2013年【守田】05 おかしな相手に恋心を抱くのは、やめておけ。

「嘘。そこで終わっちゃうの?」


 澄乃の声につられて、テレビの画面に視線を向ける。

 スタッフロールが流れている。どうやら、作品の絶妙な引きに、妹は文句があるようだ。


 怒りの矛先はクマのヌイグルミに向けられる。

 クレーンゲームで手に入れたクマは、澄乃に顔を引っ張られているために、新種の動物に変化する。

 勇次ならば、いまのヌイグルミを見て、なんとかというUMAに似ていると、得意げに言いそうだ。


「うううう。続きが気になって、これじゃあ寝れないよ」


「嘘つけ。風呂に入って湯船につかってる段階で、いつも眠りそうなくせして」


「そんなこというんなら、もうお兄ちゃんとは一緒にお風呂入らないよ」


 頬を膨らませている澄乃は、今年で十歳になる。

 単なる子供だと思っていた妹も、最近では胸が膨らんできている。

 勃起しないようにと、ひやひやしながら守田は風呂を共にしている。我ながら変態だと思う。

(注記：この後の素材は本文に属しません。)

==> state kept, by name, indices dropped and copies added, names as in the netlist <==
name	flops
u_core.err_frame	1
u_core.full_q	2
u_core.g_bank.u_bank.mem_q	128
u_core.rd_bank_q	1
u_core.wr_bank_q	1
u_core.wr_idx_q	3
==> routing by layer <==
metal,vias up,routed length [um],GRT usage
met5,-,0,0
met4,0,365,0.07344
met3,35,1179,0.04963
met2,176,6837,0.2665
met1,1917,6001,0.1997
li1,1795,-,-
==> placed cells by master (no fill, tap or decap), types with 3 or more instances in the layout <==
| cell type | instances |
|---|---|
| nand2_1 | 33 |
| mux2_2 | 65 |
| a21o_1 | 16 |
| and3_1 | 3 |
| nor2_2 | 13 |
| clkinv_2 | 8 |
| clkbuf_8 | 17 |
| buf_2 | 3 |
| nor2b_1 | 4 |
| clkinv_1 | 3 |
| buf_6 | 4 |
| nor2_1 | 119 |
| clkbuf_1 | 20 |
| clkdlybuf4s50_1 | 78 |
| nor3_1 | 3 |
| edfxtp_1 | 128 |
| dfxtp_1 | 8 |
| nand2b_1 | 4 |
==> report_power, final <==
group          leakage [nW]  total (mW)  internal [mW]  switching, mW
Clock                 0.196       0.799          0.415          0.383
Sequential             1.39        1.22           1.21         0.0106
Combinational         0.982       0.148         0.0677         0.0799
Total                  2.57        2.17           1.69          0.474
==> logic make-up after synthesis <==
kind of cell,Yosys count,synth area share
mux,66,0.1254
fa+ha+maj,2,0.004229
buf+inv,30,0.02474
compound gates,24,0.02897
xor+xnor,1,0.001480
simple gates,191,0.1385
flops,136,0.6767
**src/rtl/xor_descrambler32_pkg.sv**
```systemverilog
// Shared definitions for xor_descrambler32: keystream LFSR taps and reset seed,
// FSM state encoding, and the LFSR advance and parity helpers.
package xor_descrambler32_pkg;

    // Feedback taps at bits 31, 21, 1 and 0
    localparam logic [31:0] LFSR_TAPS       = 32'h8020_0003;
    localparam logic [31:0] LFSR_RESET_SEED = 32'h0000_0001;

    typedef enum logic [0:0] {
        IDLE = 1'b0,
        RUN  = 1'b1
    } state_t;

    function automatic logic [31:0] lfsr_step(input logic [31:0] s);
        return {s[30:0], ^(s & LFSR_TAPS)};
    endfunction

    // One keystream word consumes 32 single steps
    function automatic logic [31:0] lfsr_advance32(input logic [31:0] s);
        logic [31:0] v;
        v = s;
        for (int i = 0; i < 32; i++) begin
            v = lfsr_step(v);
        end
        return v;
    endfunction

    function automatic logic even_parity(input logic [31:0] d);
        return ^d;
    endfunction

endpackage

```
**src/rtl/xor_descrambler32_xor.sv**
```systemverilog
// 32-bit bitwise XOR cell combining scrambled data with the keystream word.
module xor_descrambler32_xor (
    input  logic [31:0] a,
    input  logic [31:0] b,
    output logic [31:0] y
);

    assign y = a ^ b;

endmodule

```
**src/rtl/xor_descrambler32.sv**
```systemverilog
// Additive (XOR) 32-bit descrambler with seedable keystream LFSR and a
// one-word output register. Optional parity check: XOR_DESCRAMBLER32_PARITY_EN.
module xor_descrambler32
    import xor_descrambler32_pkg::*;
#(
    parameter int CNT_W = 16
) (
    input  logic             clk,
    input  logic             reset,
    input  logic             seed_valid,
    input  logic [31:0]      seed,
    input  logic             in_valid,
    output logic             in_ready,
    input  logic [31:0]      in_data,
`ifdef XOR_DESCRAMBLER32_PARITY_EN
    input  logic             in_par,
    output logic             par_err,
`endif
    output logic             out_valid,
    input  logic             out_ready,
    output logic [31:0]      out_data,
    output logic [CNT_W-1:0] word_cnt,
    output logic             busy
);

    state_t             state_r;
    logic [31:0]        lfsr_r;
    logic               out_valid_r;
    logic [31:0]        out_data_r;
    logic [CNT_W-1:0]   word_cnt_r;
    logic               in_ready_s;
    logic               accept_s;
    logic [31:0]        plain_s;
    logic [31:0]        seed_load_s;

    xor_descrambler32_xor u_xor (
        .a (in_data),
        .b (lfsr_r),
        .y (plain_s)
    );

    // Input handshake: reseed cycles and a stalled output register block input
    always_comb begin
        in_ready_s = 1'b0;
        if (state_r == RUN) begin
            in_ready_s = !seed_valid && (!out_valid_r || out_ready);
        end else begin
            in_ready_s = 1'b0;
        end
    end

    assign accept_s    = in_valid && in_ready_s;
    assign seed_load_s = (seed == 32'h0000_0000) ? LFSR_RESET_SEED : seed;

    // FSM, keystream, word counter and output register
    always_ff @(posedge clk) begin
        if (reset) begin
            state_r     <= IDLE;
            lfsr_r      <= LFSR_RESET_SEED;
            out_valid_r <= 1'b0;
            out_data_r  <= 32'h0000_0000;
            word_cnt_r  <= '0;
        end else begin
            case (state_r)
                IDLE:    if (seed_valid) state_r <= RUN;
                RUN:     state_r <= RUN;
                default: state_r <= IDLE;
            endcase

            if (seed_valid) begin
                lfsr_r     <= seed_load_s;
                word_cnt_r <= '0;
            end else if (accept_s) begin
                lfsr_r     <= lfsr_advance32(lfsr_r);
                word_cnt_r <= word_cnt_r + CNT_W'(1);
            end

            if (accept_s) begin
                out_valid_r <= 1'b1;
                out_data_r  <= plain_s;
            end else if (out_ready) begin
                out_valid_r <= 1'b0;
            end
        end
    end

`ifdef XOR_DESCRAMBLER32_PARITY_EN
    logic par_err_r;

    // Sticky parity error, cleared on reset or any seed load
    always_ff @(posedge clk) begin
        if (reset) begin
            par_err_r <= 1'b0;
        end else if (seed_valid) begin
            par_err_r <= 1'b0;
        end else if (accept_s) begin
            par_err_r <= par_err_r | (even_parity(in_data) ^ in_par);
        end
    end

    assign par_err = par_err_r;
`endif

    assign in_ready  = in_ready_s;
    assign out_valid = out_valid_r;
    assign out_data  = out_data_r;
    assign word_cnt  = word_cnt_r;
    assign busy      = (state_r == RUN);

endmodule

```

 これでは彼女ができなくても無理はないと、自己分析できる。


「てか、風呂の話はひとまずおいといてだ――どうする? いまから続き借りにいくか? 俺も見たい作品があるしな」


 ギターを壁にもたれさせながら、守田は提案した。

 すると澄乃は、ニヤっと笑う。


「もしかして、エッチなやつ借りるの?」


「ひょっとしたら、そういう作品かもしれないな。勇次がススメてきた映画だから、内容の想像がつかんし」


「勇次さんのおススメ? なら、きっとエッチなやつじゃないって。しかも、もの凄く面白いに決まってるね」


 鼻息を荒くして、澄乃はうなずく。


「相変わらず、澄乃の中で勇次の株は高いよな」


「だって、勇次さんカッコいいじゃん」


「ん? 勇次かっこ笑い?」


「カッコいい!」


「うちの高校の女子は、一部をのぞいて澄乃と正反対の意見を言ってるけどな」


「学校のひとたちは、可哀想。勇次さんのカッコいいところを見たことがないんだね」


 アイツのスゲーいい顔を見たことがあるのは、ほとんどいないはずだ。

 勇次と腐れ縁の守田だって、たまにしか目にしない表情。


「それに強いし、いざというときはやる男だし。ああ、早く大人になりたい」


 小学四年生の保健体育で、どこまで性教育は教わるのだろう。

 とにかく、おかしな相手に恋心を抱くのは、やめておけ。

 視野狭窄になっている妹に、勇次という男をきちんと教えてやらねばならんだろう。


「まぁ、強いのは確かだな。やる時はやるってのも間違ってない。ただし、正確には、やる時しかやらない男っていうべきだな。基本はグータラだからよ」


 言いながら、守田は気づいた。

 勇次が必死になって何かをするのは非常に珍しいのだ。


 昼間のアイツは、腐れ縁の守田に頼みごとをしてきた。切羽つまっていた。

 いまがまさに、イザというときなのだろう。